Your instructions: Somewhere below are a line with "## critical path: cells and delay by family" and a later line with "stage | startpoint". Output exactly those lines and all lines between them.

Data:
[src/rtl/mc_ctrl_pkg.sv]
// Shared definitions for the multi-cycle MIPS control unit: state encodings,
// supported opcodes and the datapath mux/ALU select codes.
package mc_ctrl_pkg;

    typedef enum logic [3:0] {
        S_FETCH  = 4'd0,
        S_DECODE = 4'd1,
        S_MEMADR = 4'd2,
        S_MEMRD  = 4'd3,
        S_MEMWB  = 4'd4,
        S_MEMWR  = 4'd5,
        S_EXEC   = 4'd6,
        S_ALUWB  = 4'd7,
        S_BRANCH = 4'd8,
        S_ADDIEX = 4'd9,
        S_ADDIWB = 4'd10,
        S_JUMP   = 4'd11
    } state_t;

    localparam logic [5:0] OP_RTYPE = 6'b000000;
    localparam logic [5:0] OP_LW    = 6'b100011;
    localparam logic [5:0] OP_SW    = 6'b101011;
    localparam logic [5:0] OP_BEQ   = 6'b000100;
    localparam logic [5:0] OP_ADDI  = 6'b001000;
    localparam logic [5:0] OP_J     = 6'b000010;

    localparam logic [1:0] ALUOP_ADD   = 2'b00;
    localparam logic [1:0] ALUOP_SUB   = 2'b01;
    localparam logic [1:0] ALUOP_FUNCT = 2'b10;

    localparam logic [1:0] SRCB_REG     = 2'b00;
    localparam logic [1:0] SRCB_FOUR    = 2'b01;
    localparam logic [1:0] SRCB_IMM     = 2'b10;
    localparam logic [1:0] SRCB_IMM_SH2 = 2'b11;

    localparam logic [1:0] PCSRC_ALU    = 2'b00;
    localparam logic [1:0] PCSRC_ALUOUT = 2'b01;
    localparam logic [1:0] PCSRC_JUMP   = 2'b10;

    // States that hold a memory access open until mem_ready.
    function automatic logic is_mem_state(input state_t s);
        return (s == S_FETCH) || (s == S_MEMRD) || (s == S_MEMWR);
    endfunction

endpackage

[src/rtl/mc_wait_timer.sv]
// Memory watchdog: counts consecutive stalled cycles in a memory state and
// raises a sticky timeout once the count reaches WAIT_LIMIT.
module mc_wait_timer #(
    parameter int WAIT_LIMIT = 255
) (
    input  logic clk,
    input  logic reset,
    input  logic in_mem_state,
    input  logic entering,
    input  logic mem_ready,
    output logic timeout
);

    logic [7:0] r_count;
    logic       r_timeout;
    logic       w_stall;
    logic [8:0] w_count_inc;

    assign w_stall     = in_mem_state & ~mem_ready & ~entering;
    assign w_count_inc = {1'b0, r_count} + 9'd1;

    // Stall counter with saturation, plus the sticky flag. The flag sets on the
    // stalled cycle that brings the count to the limit, so a mem_ready in that
    // cycle completes the access instead.
    always_ff @(posedge clk or negedge reset) begin
        if (!reset) begin
            r_count   <= 8'd0;
            r_timeout <= 1'b0;
        end else begin
            if (entering || mem_ready) begin
                r_count <= 8'd0;
            end else if (w_stall && (r_count != 8'hFF)) begin
                r_count <= r_count + 8'd1;
            end
            if (w_stall && (w_count_inc >= 9'(WAIT_LIMIT))) begin
                r_timeout <= 1'b1;
            end
        end
    end

    assign timeout = r_timeout;

endmodule
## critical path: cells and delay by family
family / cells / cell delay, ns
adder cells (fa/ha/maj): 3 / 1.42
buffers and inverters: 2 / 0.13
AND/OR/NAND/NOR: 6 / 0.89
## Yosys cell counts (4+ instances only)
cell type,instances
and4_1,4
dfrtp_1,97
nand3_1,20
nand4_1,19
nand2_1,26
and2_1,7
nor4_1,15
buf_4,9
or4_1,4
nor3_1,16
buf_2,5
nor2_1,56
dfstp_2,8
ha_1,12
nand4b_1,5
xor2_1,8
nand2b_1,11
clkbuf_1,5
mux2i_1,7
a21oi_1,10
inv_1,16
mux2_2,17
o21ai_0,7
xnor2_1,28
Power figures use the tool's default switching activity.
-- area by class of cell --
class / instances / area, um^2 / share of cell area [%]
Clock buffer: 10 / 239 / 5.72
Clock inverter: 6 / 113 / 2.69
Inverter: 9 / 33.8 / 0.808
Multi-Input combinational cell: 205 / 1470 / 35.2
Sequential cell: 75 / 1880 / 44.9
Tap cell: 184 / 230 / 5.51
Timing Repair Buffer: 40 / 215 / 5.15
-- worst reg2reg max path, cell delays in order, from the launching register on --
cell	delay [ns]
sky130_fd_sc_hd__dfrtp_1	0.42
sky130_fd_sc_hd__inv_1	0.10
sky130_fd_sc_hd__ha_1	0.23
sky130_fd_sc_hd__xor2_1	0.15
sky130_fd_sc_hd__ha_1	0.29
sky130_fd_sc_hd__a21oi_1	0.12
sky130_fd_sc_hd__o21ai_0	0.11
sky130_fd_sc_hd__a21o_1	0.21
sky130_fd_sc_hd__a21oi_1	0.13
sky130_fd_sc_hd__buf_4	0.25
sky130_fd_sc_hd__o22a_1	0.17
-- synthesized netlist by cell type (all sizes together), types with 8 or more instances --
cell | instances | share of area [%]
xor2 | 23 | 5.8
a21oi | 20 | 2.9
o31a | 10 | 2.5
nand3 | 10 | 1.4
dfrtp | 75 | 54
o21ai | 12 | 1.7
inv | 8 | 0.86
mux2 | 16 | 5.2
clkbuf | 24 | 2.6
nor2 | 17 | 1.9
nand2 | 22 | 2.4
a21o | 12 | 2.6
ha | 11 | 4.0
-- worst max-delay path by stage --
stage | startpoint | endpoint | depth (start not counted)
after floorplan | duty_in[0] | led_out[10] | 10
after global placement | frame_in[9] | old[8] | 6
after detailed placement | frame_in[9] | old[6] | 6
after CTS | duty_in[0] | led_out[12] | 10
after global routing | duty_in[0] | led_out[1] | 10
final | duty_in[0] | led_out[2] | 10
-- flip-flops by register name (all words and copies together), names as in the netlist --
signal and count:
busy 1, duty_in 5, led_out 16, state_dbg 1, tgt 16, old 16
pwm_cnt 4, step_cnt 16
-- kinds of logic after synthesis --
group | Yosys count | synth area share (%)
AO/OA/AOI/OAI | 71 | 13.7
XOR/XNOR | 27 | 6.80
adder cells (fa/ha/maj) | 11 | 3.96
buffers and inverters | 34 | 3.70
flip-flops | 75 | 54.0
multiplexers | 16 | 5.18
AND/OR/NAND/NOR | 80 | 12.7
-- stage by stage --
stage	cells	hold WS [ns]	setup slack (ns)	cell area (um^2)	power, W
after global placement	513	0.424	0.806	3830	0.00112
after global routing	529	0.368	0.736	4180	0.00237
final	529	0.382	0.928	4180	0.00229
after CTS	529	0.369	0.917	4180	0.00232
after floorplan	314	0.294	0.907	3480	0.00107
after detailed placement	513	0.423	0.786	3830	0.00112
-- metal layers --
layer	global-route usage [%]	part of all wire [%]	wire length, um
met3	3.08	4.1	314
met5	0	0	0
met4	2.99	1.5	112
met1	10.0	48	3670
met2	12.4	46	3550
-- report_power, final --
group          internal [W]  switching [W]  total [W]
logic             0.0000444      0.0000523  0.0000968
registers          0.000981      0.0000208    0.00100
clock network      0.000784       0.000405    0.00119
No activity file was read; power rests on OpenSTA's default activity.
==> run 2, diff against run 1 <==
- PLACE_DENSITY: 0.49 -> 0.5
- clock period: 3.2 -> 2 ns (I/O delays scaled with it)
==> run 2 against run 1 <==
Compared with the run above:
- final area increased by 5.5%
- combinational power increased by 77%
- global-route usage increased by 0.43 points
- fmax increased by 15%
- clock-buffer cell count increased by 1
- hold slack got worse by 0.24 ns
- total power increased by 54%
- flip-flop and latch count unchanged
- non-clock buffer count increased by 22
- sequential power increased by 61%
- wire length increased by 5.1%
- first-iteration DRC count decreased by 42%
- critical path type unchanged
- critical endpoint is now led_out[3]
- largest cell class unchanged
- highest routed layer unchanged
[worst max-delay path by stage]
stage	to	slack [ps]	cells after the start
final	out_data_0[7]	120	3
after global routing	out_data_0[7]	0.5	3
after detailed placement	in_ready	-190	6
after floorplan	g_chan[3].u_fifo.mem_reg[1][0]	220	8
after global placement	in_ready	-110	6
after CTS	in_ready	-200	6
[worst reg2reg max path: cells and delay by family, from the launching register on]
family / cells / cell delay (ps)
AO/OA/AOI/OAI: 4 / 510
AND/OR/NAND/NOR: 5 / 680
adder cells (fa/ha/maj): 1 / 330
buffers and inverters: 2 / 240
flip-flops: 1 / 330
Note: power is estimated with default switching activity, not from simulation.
===== src/rtl/i3c_tgt_cfg_pkg.sv =====
// Shared types and constants for the I3C target personality store.
package i3c_tgt_cfg_pkg;

  typedef enum logic [1:0] {
    CccSetda  = 2'd0,
    CccRstdaa = 2'd1,
    CccSetmwl = 2'd2,
    CccSetmrl = 2'd3
  } ccc_op_e;

  typedef enum logic [1:0] {
    StIdle = 2'd0,
    StScan = 2'd1,
    StDone = 2'd2
  } scan_state_e;

  localparam logic [15:0] MwlResetValue = 16'd256;
  localparam logic [15:0] MrlResetValue = 16'd256;
  localparam logic [6:0]  BcastAddr     = 7'h7E;
  localparam logic [6:0]  HotJoinAddr   = 7'h02;

endpackage


===== src/rtl/tgt_addr_scan.sv =====
// Sequential address-match engine: one table entry per cycle, lowest index wins.
// I3C_TGT_CFG_BCAST_MATCH_EN short-circuits broadcast/Hot-Join addresses without a scan.
module tgt_addr_scan
  import i3c_tgt_cfg_pkg::*;
#(
  parameter int unsigned NumTargets = 2,
  parameter int unsigned IdxW       = (NumTargets > 1) ? $clog2(NumTargets) : 1
) (
  input  logic                       clk_i,
  input  logic                       rst_ni,
  input  logic                       start_i,
  input  logic [6:0]                 addr_i,
  input  logic [NumTargets-1:0][6:0] sta_addr_i,
  input  logic [NumTargets-1:0]      sta_valid_i,
  input  logic [NumTargets-1:0][6:0] dyn_addr_i,
  input  logic [NumTargets-1:0]      dyn_valid_i,
  output logic                       idle_o,
  output logic                       ack_o,
  output logic                       hit_o,
  output logic [IdxW-1:0]            idx_o,
  output logic                       bcast_o
);

  scan_state_e     state_q, state_d;
  logic [IdxW-1:0] ptr_q;
  logic [6:0]      addr_q;
  logic            hit_q;
  logic [IdxW-1:0] idx_q;
  logic            bcast_q;
  logic            entry_hit;
  logic            last_entry;
  logic            is_bcast;

`ifdef I3C_TGT_CFG_BCAST_MATCH_EN
  assign is_bcast = (addr_i == BcastAddr) || (addr_i == HotJoinAddr);
`else
  assign is_bcast = 1'b0;
`endif

  // A valid dynamic address shadows the static one for that entry.
  always_comb begin
    entry_hit  = 1'b0;
    if (dyn_valid_i[ptr_q]) begin
      entry_hit = (dyn_addr_i[ptr_q] == addr_q);
    end else begin
      entry_hit = sta_valid_i[ptr_q] && (sta_addr_i[ptr_q] == addr_q);
    end
    last_entry = (ptr_q == IdxW'(NumTargets - 1));
  end

  always_ff @(posedge clk_i or negedge rst_ni) begin
    if (!rst_ni) begin
      state_q <= StIdle;
      ptr_q   <= '0;
      addr_q  <= '0;
      hit_q   <= 1'b0;
      idx_q   <= '0;
      bcast_q <= 1'b0;
    end else begin
      state_q <= state_d;
      if (state_q == StIdle && start_i) begin
        addr_q  <= addr_i;
        ptr_q   <= '0;
        hit_q   <= 1'b0;
        idx_q   <= '0;
        bcast_q <= is_bcast;
      end else if (state_q == StScan) begin
        if (entry_hit) begin
          hit_q <= 1'b1;
          idx_q <= ptr_q;
        end else if (!last_entry) begin
          ptr_q <= ptr_q + 1'b1;
        end
      end
    end
  end

  always_comb begin
    state_d = state_q;
    unique case (state_q)
      StIdle: if (start_i) state_d = is_bcast ? StDone : StScan;
      StScan: if (entry_hit || last_entry) state_d = StDone;
      StDone: state_d = StIdle;
      default: state_d = StIdle;
    endcase
  end

  always_comb begin
    idle_o  = (state_q == StIdle);
    ack_o   = (state_q == StDone);
    hit_o   = ack_o & hit_q;
    idx_o   = ack_o ? idx_q : '0;
    bcast_o = ack_o & bcast_q;
  end

endmodule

Reply:
## critical path: cells and delay by family
family / cells / cell delay, ns
adder cells (fa/ha/maj): 3 / 1.42
buffers and inverters: 2 / 0.13
AND/OR/NAND/NOR: 6 / 0.89
## Yosys cell counts (4+ instances only)
cell type,instances
and4_1,4
dfrtp_1,97
nand3_1,20
nand4_1,19
nand2_1,26
and2_1,7
nor4_1,15
buf_4,9
or4_1,4
nor3_1,16
buf_2,5
nor2_1,56
dfstp_2,8
ha_1,12
nand4b_1,5
xor2_1,8
nand2b_1,11
clkbuf_1,5
mux2i_1,7
a21oi_1,10
inv_1,16
mux2_2,17
o21ai_0,7
xnor2_1,28
Power figures use the tool's default switching activity.
-- area by class of cell --
class / instances / area, um^2 / share of cell area [%]
Clock buffer: 10 / 239 / 5.72
Clock inverter: 6 / 113 / 2.69
Inverter: 9 / 33.8 / 0.808
Multi-Input combinational cell: 205 / 1470 / 35.2
Sequential cell: 75 / 1880 / 44.9
Tap cell: 184 / 230 / 5.51
Timing Repair Buffer: 40 / 215 / 5.15
-- worst reg2reg max path, cell delays in order, from the launching register on --
cell	delay [ns]
sky130_fd_sc_hd__dfrtp_1	0.42
sky130_fd_sc_hd__inv_1	0.10
sky130_fd_sc_hd__ha_1	0.23
sky130_fd_sc_hd__xor2_1	0.15
sky130_fd_sc_hd__ha_1	0.29
sky130_fd_sc_hd__a21oi_1	0.12
sky130_fd_sc_hd__o21ai_0	0.11
sky130_fd_sc_hd__a21o_1	0.21
sky130_fd_sc_hd__a21oi_1	0.13
sky130_fd_sc_hd__buf_4	0.25
sky130_fd_sc_hd__o22a_1	0.17
-- synthesized netlist by cell type (all sizes together), types with 8 or more instances --
cell | instances | share of area [%]
xor2 | 23 | 5.8
a21oi | 20 | 2.9
o31a | 10 | 2.5
nand3 | 10 | 1.4
dfrtp | 75 | 54
o21ai | 12 | 1.7
inv | 8 | 0.86
mux2 | 16 | 5.2
clkbuf | 24 | 2.6
nor2 | 17 | 1.9
nand2 | 22 | 2.4
a21o | 12 | 2.6
ha | 11 | 4.0
-- worst max-delay path by stage --
stage | startpoint | endpoint | depth (start not counted)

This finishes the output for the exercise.